# Looking for a good excersise bike. Suggestions?



## INDYFIGHTER (Oct 26, 2007)

I've wanted to buy an excercise bike for quit some time and I think I'm going to pick one up this Winter. I started off only wanting to spend $200 but everything I've shopped in that price range is pretty cheaply made. I've decided to spend between $300 and $400. I want a display with training programs, push button resistance control and a built in heart rate monitor. I'd like for it to be somewhat quite so I can hear my TV. 
Anyone recently shopped for or purchased a excercise bike or have an old favorite?


----------



## Xue Sheng (Oct 26, 2007)

I use to like the schwinn like this 
http://www.schwinnfitness.com/schwinn-fitness/equipment/indoorcycling/prdcd~3690014/Schwinn+IC+Pro+Indoor+Cycling+Bike.jsp

But I see they have got considerably more expensive since I last priced them


----------



## Kacey (Oct 26, 2007)

I bought a stand (trainer) for my regular bike instead... takes up a lot less space and I can put it anywhere my bike fits.  But it doesn't have the bells and whistles you're looking for (bike or stand).


----------



## jks9199 (Oct 26, 2007)

Kacey said:


> I bought a stand (trainer) for my regular bike instead... takes up a lot less space and I can put it anywhere my bike fits.  But it doesn't have the bells and whistles you're looking for (bike or stand).


I think I recall seeing a few training stands that do... including some that are rollers for both wheels, and you have to balance the bike, just like riding.  

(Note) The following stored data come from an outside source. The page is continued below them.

### src/rtl/adder_sequencer_pkg.sv
// adder_seq_pkg: shared types and constants for the nibble-serial adder.
//   state_t    - sequencer FSM states (IDLE, RUN, DONE)
//   NIBBLE_W   - width of the time-shared adder slice
//   STATE_RST  - value the state register takes on reset
package adder_seq_pkg;

  localparam int NIBBLE_W = 4;

  typedef enum logic [1:0] {
    IDLE = 2'd0,
    RUN  = 2'd1,
    DONE = 2'd2
  } state_t;

  localparam state_t STATE_RST = IDLE;

endpackage

### src/rtl/adder_sequencer_four_bit_adder.sv
// fourBitAdder: bit-level 4-bit ripple-carry adder cell.
//   c0        - carry in
//   a0..a3    - operand A bits (a0 = LSB)
//   b0..b3    - operand B bits (b0 = LSB)
//   r0..r3    - sum bits (r0 = LSB)
//   r4        - carry out
module fourBitAdder (
  input  logic c0,
  input  logic a0,
  input  logic a1,
  input  logic a2,
  input  logic a3,
  input  logic b0,
  input  logic b1,
  input  logic b2,
  input  logic b3,
  output logic r0,
  output logic r1,
  output logic r2,
  output logic r3,
  output logic r4
);

  logic c1, c2, c3;

  assign r0 = a0 ^ b0 ^ c0;
  assign c1 = (a0 & b0) | (c0 & (a0 ^ b0));
  assign r1 = a1 ^ b1 ^ c1;
  assign c2 = (a1 & b1) | (c1 & (a1 ^ b1));
  assign r2 = a2 ^ b2 ^ c2;
  assign c3 = (a2 & b2) | (c2 & (a2 ^ b2));
  assign r3 = a3 ^ b3 ^ c3;
  assign r4 = (a3 & b3) | (c3 & (a3 ^ b3));

endmodule

### src/rtl/adder_sequencer.sv
// adder_sequencer: adds two W = 4*NIBBLES bit operands by time-sharing one
// fourBitAdder, one nibble per clock, LSB nibble first, with the carry
// registered between nibbles.
//   clk, rst               - clock, async active-high reset
//   in_valid/in_ready      - request handshake (ready only in IDLE, out of reset)
//   in_a, in_b, in_cin     - operands and carry-in, latched at accept
//   in_sub                 - subtract select (only with ADDSEQ_SUB_EN defined)
//   out_valid/out_ready    - response handshake
//   out_sum, out_cout      - result and carry out of the top nibble
//   busy                   - high while an operation is in RUN or DONE
// Optional feature macro: ADDSEQ_SUB_EN (adds in_sub, computes A - B).
module adder_sequencer
  import adder_seq_pkg::*;
#(
  parameter int NIBBLES = 4
) (
  input  logic                      clk,
  input  logic                      rst,
  input  logic                      in_valid,
  output logic                      in_ready,
  input  logic [NIBBLE_W*NIBBLES-1:0] in_a,
  input  logic [NIBBLE_W*NIBBLES-1:0] in_b,
  input  logic                      in_cin,
`ifdef ADDSEQ_SUB_EN
  input  logic                      in_sub,
`endif
  output logic                      out_valid,
  input  logic                      out_ready,
  output logic [NIBBLE_W*NIBBLES-1:0] out_sum,
  output logic                      out_cout,
  output logic                      busy
);

  localparam int W    = NIBBLE_W * NIBBLES;
  localparam int IDXW = $clog2(NIBBLES);
  localparam logic [IDXW-1:0] LAST = IDXW'(NIBBLES - 1);

  state_t              state;
  logic [IDXW-1:0]     idx;
  logic [W-1:0]        a_q, b_q;
  logic                carry_q;
  logic                ready_q;

  logic [NIBBLE_W-1:0] a_nib, b_nib, sum_nib;
  logic                c_out;

  // ready_q is the registered IDLE flag; masking with rst keeps in_ready low
  // during reset while letting it rise on the first cycle after release.
  assign in_ready = ready_q & ~rst;

  // nibble mux into the shared adder
  assign a_nib = a_q[idx*NIBBLE_W +: NIBBLE_W];
  assign b_nib = b_q[idx*NIBBLE_W +: NIBBLE_W];

  fourBitAdder u_add (
    .c0 (carry_q),
    .a0 (a_nib[0]), .a1 (a_nib[1]), .a2 (a_nib[2]), .a3 (a_nib[3]),
    .b0 (b_nib[0]), .b1 (b_nib[1]), .b2 (b_nib[2]), .b3 (b_nib[3]),
    .r0 (sum_nib[0]), .r1 (sum_nib[1]), .r2 (sum_nib[2]), .r3 (sum_nib[3]),
    .r4 (c_out)
  );

  always_ff @(posedge clk or posedge rst) begin
    if (rst) begin
      state     <= STATE_RST;
      idx       <= '0;
      a_q       <= '0;
      b_q       <= '0;
      carry_q   <= 1'b0;
      ready_q   <= 1'b1;
      out_sum   <= '0;
      out_cout  <= 1'b0;
      out_valid <= 1'b0;
      busy      <= 1'b0;
    end else begin
      case (state)
        IDLE: begin
          if (in_valid && ready_q) begin
            a_q <= in_a;
`ifdef ADDSEQ_SUB_EN
            // A - B = A + ~B + 1; cin is ignored when subtracting
            b_q     <= in_sub ? ~in_b : in_b;
            carry_q <= in_sub ? 1'b1 : in_cin;
`else
            b_q     <= in_b;
            carry_q <= in_cin;
`endif
            idx     <= '0;
            ready_q <= 1'b0;
            busy    <= 1'b1;
            state   <= RUN;
          end
        end
        RUN: begin
          out_sum[idx*NIBBLE_W +: NIBBLE_W] <= sum_nib;
          carry_q <= c_out;
          if (idx == LAST) begin
            // idx is left at LAST so it never wraps; the next accept clears it
            out_cout  <= c_out;
            out_valid <= 1'b1;
            state     <= DONE;
          end else begin
            idx <= idx + 1'b1;
          end
        end
        DONE: begin
          if (out_ready) begin
            out_valid <= 1'b0;
            busy      <= 1'b0;
            ready_q   <= 1'b1;
            state     <= IDLE;
          end
        end
        default: begin
          out_valid <= 1'b0;
          busy      <= 1'b0;
          ready_q   <= 1'b1;
          state     <= IDLE;
        end
      endcase
    end
  end

endmodule
### config.mk
export PLATFORM = sky130hd
export DESIGN_NAME = adder_sequencer
export DESIGN_NICKNAME = d
export VERILOG_FILES = /design/src/rtl/adder_sequencer_pkg.sv /design/src/rtl/adder_sequencer_four_bit_adder.sv /design/src/rtl/adder_sequencer.sv
export SDC_FILE = /design/constraint.sdc
export NUM_CORES = 1
export LEC_CHECK = 0
export CAP_MARGIN = 15
export CORE_MARGIN = 2
export CORE_UTILIZATION = 50
export DETAILED_ROUTE_END_ITERATION = 6
export PLACE_DENSITY = 0.78
export SKIP_CTS_REPAIR_TIMING = 1
export SLEW_MARGIN = 15
export SYNTH_ARGS = -nofsm -noshare
export SYNTH_HDL_FRONTEND = slang
export SYNTH_SLANG_ARGS = --single-unit
export TNS_END_PERCENT = 1
### constraint.sdc
create_clock -name clk -period 7.54 [get_ports clk]
set_clock_uncertainty 0.1 [all_clocks]
set_input_delay 1.885 -clock clk [delete_from_list [all_inputs] [get_ports clk]]
set_output_delay 1.885 -clock clk [all_outputs]
set_load 0.01 [all_outputs]
==> results.yml, run 1 <==
status:
  status: "finished, final reports clean"
clock_tree:
  clkSlewWorstSetupHoldPaths_ns: 0.07
  clock_tree.buffer_depth: 2
  clock_sinks: 57
  clockRootBuffer: "clkbuf_8"
  cts_tree: "yes"
  clkLatencyLatePin_ns: 0.33
  htreeDepth: 3
  numCtsBuffers: 9
yosys:
  synth-compound-area-share: 0.0724
  syn_nets: 231
  yosysWarningCount: 0
  synth_edf_count: 0
  syn_area_per_cell_sq_um: 14.5
  synth_xor_area_frac: 0
  ys_ff_latch: 57
  synth_top_family_by_area: "multiplexers"
  syn_area_sq_mm: 0.00266
  synthSimpleGateAreaFrac: 0.0738
  synth_ff_type: "dfrtp_1"
  synth-async-reset-ratio: 1.00
  synthAdderAreaFrac: 0.0583
  netlist-cell-type-count: 33
  muxShareOfSynthArea: 0.212
  ys_seq_area_frac: 0.537
  synth_cells: 184
cells_and_area:
  diodes: 0
  layout_common_cells: "dfrtp_1 (56), clkdlybuf4s50_1 (56), mux2_2 (34), inv_1 (14), a22o_1 (12)"
  syn_to_final_growth_pct: 29.7
  stdcell_count: 319
  nFillCells: 403
  layout.nets: 292
  drive_gt1_frac: 0.261
critical_path:
  cp_cell_sequence: "clkdlybuf4s50_1, nor2_1, clkdlybuf4s50_1"
  crit_path_frequent_cell: "clkdlybuf4s50_1"
  crit_type: "input pin to output pin"
  slowest_stage: "clkdlybuf4s50_1"
  cp_max_fo: 2
  crit_arrival_ns: 2.97
  critPathTopFamily: "buffers and inverters"
  worst-path-buf-inv: 2
  setup.worst_path.start_class: "input pin"
  worstRegToRegCells: 8
  r2r_end: "out_sum[15]"
  slowest_delay_ns: 0.54
  timing.rr.start: "idx[0]"
  reg2reg_setup_slack_ns: 4.12
  required_ns: 5.56
  cp-end-kind: "output pin"
die:
  rows: 26
  die_h_microns: 76.9
  coreArea_sq_mm: 0.00511
  die_width_microns: 76.9
  initial_utilization: 0.521
  die_area_sq_mm: 0.00592
  num_io_pins: 57
routing:
  routed_wirelength_microns: 4780
  firstDrtPassIters: 4
  wl_per_cell_microns: 15.0
  drtAntennaViolNets: 0
  routed-via-count: 1668
  drt-vias-per-instance: 5.23
  drc: 0
  first_iter_violations: 162
placement:
  dp_cells: 304
  place_ws_ns: 2.59
  io_buffers: 56
  dpl.hpwl_microns: 3360
  gp_congestion: 0.780
timing:
  final_hold_viol_count: 0
  setup-tns-final_ns: 0
  relSlewSlack: 0.416
  fin_crit_ns: 4.95
  setup_viol: 0
  fin_ws_ns: 2.59
  slew_violations: 0
  post-route-period-util: 0.657
  max_freq_mhz: 202
  worst_pin_slew_ns: 0.877
  hold_ws_ns: 0.381
  rsz0062_at_grt: "no"
global_route:
  grt_pass1_vias: 1732
  grt_usage: 0.185
  grt_pass1_wl_microns: 8360
  antenna_found_initial: 0
  grt_max_degree: 58
  grt_overflow: 0
min_path:
  hp-class: "flip-flop to flip-flop"
  whs_endpoint: "out_sum[9]"
  holdPathStages: 2
  min_from: "out_sum[9]"
pwr:
  power_density_mw_per_mm2: 386
  p_leak_nw: 1.55
  ir_drop_mv: 0.193
flow_run:
  cap_violations: 0
==> worst max path at each step <==
stage,start,endpoint,slack (ns),cells past startpoint
floorplan,rst,in_ready,3.51,1
global placement,rst,in_ready,2.62,3
detailed placement,rst,in_ready,2.59,3
CTS,rst,in_ready,2.58,3
global route,rst,in_ready,2.53,3
finish,rst,in_ready,2.59,3
==> tightest hold or removal path, stage by stage, from the launching register on <==
cell and delay (ns):
dfrtp_1 0.34, nand2_1 0.05, o21ai_0 0.06
==> cell usage after synthesis (2+ instances only) <==
library cell | count | area share
dfrtp_1 | 56 | 0.53
mux2_2 | 34 | 0.14
inv_1 | 15 | 0.021
a22o_1 | 12 | 0.040
mux4_2 | 8 | 0.068
nand2_1 | 7 | 0.0099
ha_1 | 6 | 0.028
o21ai_0 | 5 | 0.0094
buf_6 | 4 | 0.017
fa_1 | 4 | 0.030
nor2_1 | 4 | 0.0056
a21oi_1 | 2 | 0.0038
buf_4 | 2 | 0.0056
nand3b_1 | 2 | 0.0056
nand3b_4 | 2 | 0.015
nor3_1 | 2 | 0.0038
nor3b_1 | 2 | 0.0056
o41ai_1 | 2 | 0.0066
==> cell type report <==
type	instances	area, sq um	area share
Sequential cell	57	1430	0.414
Multi-Input combinational cell	104	1110	0.321
Timing Repair Buffer	58	576	0.167
Clock buffer	12	155	0.0450
Tap cell	70	87.6	0.0254
Inverter	15	56.3	0.0163
Clock inverter	3	40.0	0.0116
==> sequential cells by signal, indices dropped and copies added (netlist names) <==
| name | count |
|---|---|
| out_cout | 1 |
| ready_q | 1 |
| idx | 2 |
| b_q | 16 |
| busy | 1 |
| state | 2 |
| carry_q | 1 |
| a_q | 16 |
| out_sum | 16 |
| out_valid | 1 |
==> per-layer routing <==
| metal | track usage | up-vias | wire [microns] | share of wire |
|---|---|---|---|---|
| li1 | - | 787 | - | - |
| met4 | 0.0818 | 0 | 85 | 0.018 |
| met1 | 0.244 | 820 | 2110 | 0.44 |
| met2 | 0.289 | 51 | 2340 | 0.49 |
| met3 | 0.0471 | 10 | 238 | 0.050 |
| met5 | 0 | - | 0 | 0 |
==> logic make-up after synthesis <==
group                      Yosys count
AOI/OAI and AO/OA                   25
adders and majority gates           10
buffers and inverters               23
DFF                                 57
muxes                               42
and+or+nand+nor                     27
==> power breakdown <==
| group | leakage [nW] | switching, mW | internal (mW) | total [mW] |
|---|---|---|---|---|
| sequential | 0.727 | 0.0985 | 0.419 | 0.517 |
| combinational | 0.723 | 0.247 | 0.285 | 0.533 |
| clock | 0.102 | 0.113 | 0.168 | 0.281 |
| total | 1.55 | 0.459 | 0.872 | 1.33 |
==> per-stage QoR <==
stage                     utilization  cell area (sq um)  power [mW]
final                           0.675               3450        1.33
after CTS                       0.675               3450        1.35
after global routing            0.675               3450        1.43
after detailed placement        0.637               3250        1.06
after global placement          0.637               3250        1.04
after floorplan                     -               2660       0.878
No activity file was read; power rests on OpenSTA's default activity.
==> run 2: changes to the inputs <==
- CORE_UTILIZATION: 50 -> 46
- PLACE_DENSITY: 0.78 -> 0.75
- clock period: 7.54 -> 4.3 ns (I/O delays scaled with it)
==> results.yml, run 2 (same netlist as run 1, synthesis figures left out) <==
timing:
  rsz0062_at_grt: "no"
  setup-tns-final_ns: 0
  relSlewSlack: 0.526
  slew_violations: 0
  post-route-period-util: 0.770
  final_hold_viol_count: 0
  fin_crit_ns: 3.31
  setup_viol: 0
  worst_pin_slew_ns: 0.709
  max_freq_mhz: 302
  fin_ws_ns: 0.987
global_route:
  grt_pass1_vias: 1708
  grt_pass1_wl_microns: 8280
  grt_overflow: 0
  grt_max_degree: 36
  antenna_found_initial: 0
  grt_usage: 0.176
pwr:
  comb_power_share: 0.415
  ir_drop_mv: 0.331
  p_leak_nw: 1.55
  power_frac_clock: 0.193
  seq_power_share: 0.392
  p_sw_uw: 794
  swShare: 0.349
  power_density_mw_per_mm2: 661
  p_int_mw: 1.48
min_path:
  whs_endpoint: "out_sum[9]"
  hp-class: "flip-flop to flip-flop"
  holdPathStages: 2
  min_from: "out_sum[9]"
die:
  die_h_microns: 80.0
  rows: 27
  die_width_microns: 80.0
  initial_utilization: 0.480
  num_io_pins: 57
  die_area_sq_mm: 0.00641
  coreArea_sq_mm: 0.00554
routing:
  drt-vias-per-instance: 5.24
  routed_wirelength_microns: 4930
  routed-via-count: 1692
  drtAntennaViolNets: 0
  drc: 0
  first_iter_violations: 81
  firstDrtPassIters: 4
  wl_per_cell_microns: 15.3
critical_path:
  worstRegToRegCells: 8
  cp-end-kind: "output pin"
  setup.worst_path.start_class: "input pin"
  cp_max_fo: 2
  reg2reg_setup_slack_ns: 1.38
  timing.rr.start: "idx[1]"
  crit_arrival_ns: 2.14
  r2r_end: "out_sum[15]"
  crit_type: "input pin to output pin"
  required_ns: 3.12
cells_and_area:
  layout_common_cells: "dfrtp_1 (56), clkdlybuf4s50_1 (56), mux2_2 (34), inv_1 (14), a22o_1 (12)"
  largestRegisters: "a_q (16), b_q (16), out_sum (16)"
  syn_to_final_growth_pct: 29.3
  layout.nets: 293
  multiInputGateArea_sq_mm: 0.00111
  diodes: 0
  drive_gt1_frac: 0.263
  register_area_sq_mm: 0.00143
  nFillCells: 446
placement:
  dpl.hpwl_microns: 3530
  io_buffers: 56
  gp_congestion: 0.803
  place_ws_ns: 0.985
clock_tree:
  cts_tree: "yes"
  clkSlewWorstSetupHoldPaths_ns: 0.06
  numCtsBuffers: 9
  htreeDepth: 3
  clock_sinks: 57
  clock_tree.buffer_depth: 2
  clkLatencyLatePin_ns: 0.34
  clockRootBuffer: "clkbuf_8"
status:
  status: "finished, final reports clean"
flow_run:
  cap_violations: 0
## run 2: cell count changes in the layout (fill, tap and decap cells not counted)
| cell | previous run | this run |
|---|---|---|
| buf_4 | 2 | 3 |
| bufinv_16 | 1 | 0 |
| clkbuf_1 | 1 | 2 |
| clkinv_2 | 2 | 3 |
## run 2: final cells by class
| class | count | share of cell area |
|---|---|---|
| Inverter | 15 | 0.0164 |
| Timing Repair Buffer | 59 | 0.170 |
| Sequential cell | 57 | 0.415 |
| Tap cell | 72 | 0.0262 |
| Clock buffer | 13 | 0.0462 |
| Multi-Input combinational cell | 104 | 0.322 |
| Clock inverter | 3 | 0.00437 |
## run 2: worst max path at each step
stage	from	end	slack [ns]
2_1_floorplan	idx[0]	out_sum[7]	1.33
3_3_place_gp	rst	in_ready	0.99
3_5_place_dp	rst	in_ready	0.99
4_1_cts	rst	in_ready	0.98
5_1_grt	rst	in_ready	0.94
6_report	rst	in_ready	0.99
## run 2: power by group through the flow
stage | clock (mW) | combinational (mW) | sequential, mW
after floorplan | 0 | 0.690 | 0.849
after global placement | 0 | 0.944 | 0.891
after detailed placement | 0 | 0.952 | 0.902
after CTS | 0.450 | 0.964 | 0.894
after global routing | 0.484 | 1.03 | 0.919
final | 0.439 | 0.944 | 0.890
## run 2: per-layer routing
layer	track usage	share of wire	up-vias	routed length (microns)
met3	0.0645	0.047	9	230
met5	0	0	-	0
met1	0.227	0.45	844	2210
met2	0.264	0.49	46	2400
met4	0.0814	0.018	0	89
li1	-	-	793	-
## run 2: per-stage QoR
stage               std cells  power [mW]  hold WS (ns)  cell area [sq um]  utilization
floorplan                 184        1.54         0.367               2660            -
global placement          307        1.83         0.367               3260        0.589
detailed placement        307        1.85         0.384               3260        0.589
CTS                       323        2.31         0.398               3440        0.621
global route              323        2.44         0.413               3440        0.621
finish                    323        2.27         0.387               3440        0.621
## run 2: worst max-delay path, cell delays in order
cell and delay [ns]:
clkdlybuf4s50_1 0.43, nor2_1 0.10, clkdlybuf4s50_1 0.53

I'd suggest actually going somewhere that you can compare and examine the exercise bikes yourself so that you don't end up buying something that looks good in pictures, but is crap.  And I'd suggest buying the best quality you can, because it'll hold up better.


----------



## Kacey (Oct 26, 2007)

jks9199 said:


> I think I recall seeing a few training stands that do... including some that are rollers for both wheels, and you have to balance the bike, just like riding.



I'm sure some of them do... just not the one *I *bought!


----------



## crushing (Oct 26, 2007)

I've heard good things about LifeFitness equipment.  http://us.home.lifefitness.com/content.cfm/lifecycles_1


----------



## Phoenix44 (Oct 27, 2007)

I have a NordicTrack SL728--there may be an updated version now.  Meets all your requirements, and you can often get it on sale at Sears.  I'm very happy with it.


----------



## INDYFIGHTER (Nov 5, 2007)

I bought a Gold's Gym upright at Walmart for $180 and so far it seems fine for what I need. I've been through two of the eight preset programs and got a good workout. The resistance at the higher levels is very adiquit and everything seems to work although the heart meter is probably not too accurate. All in all though I'm happy with it.


----------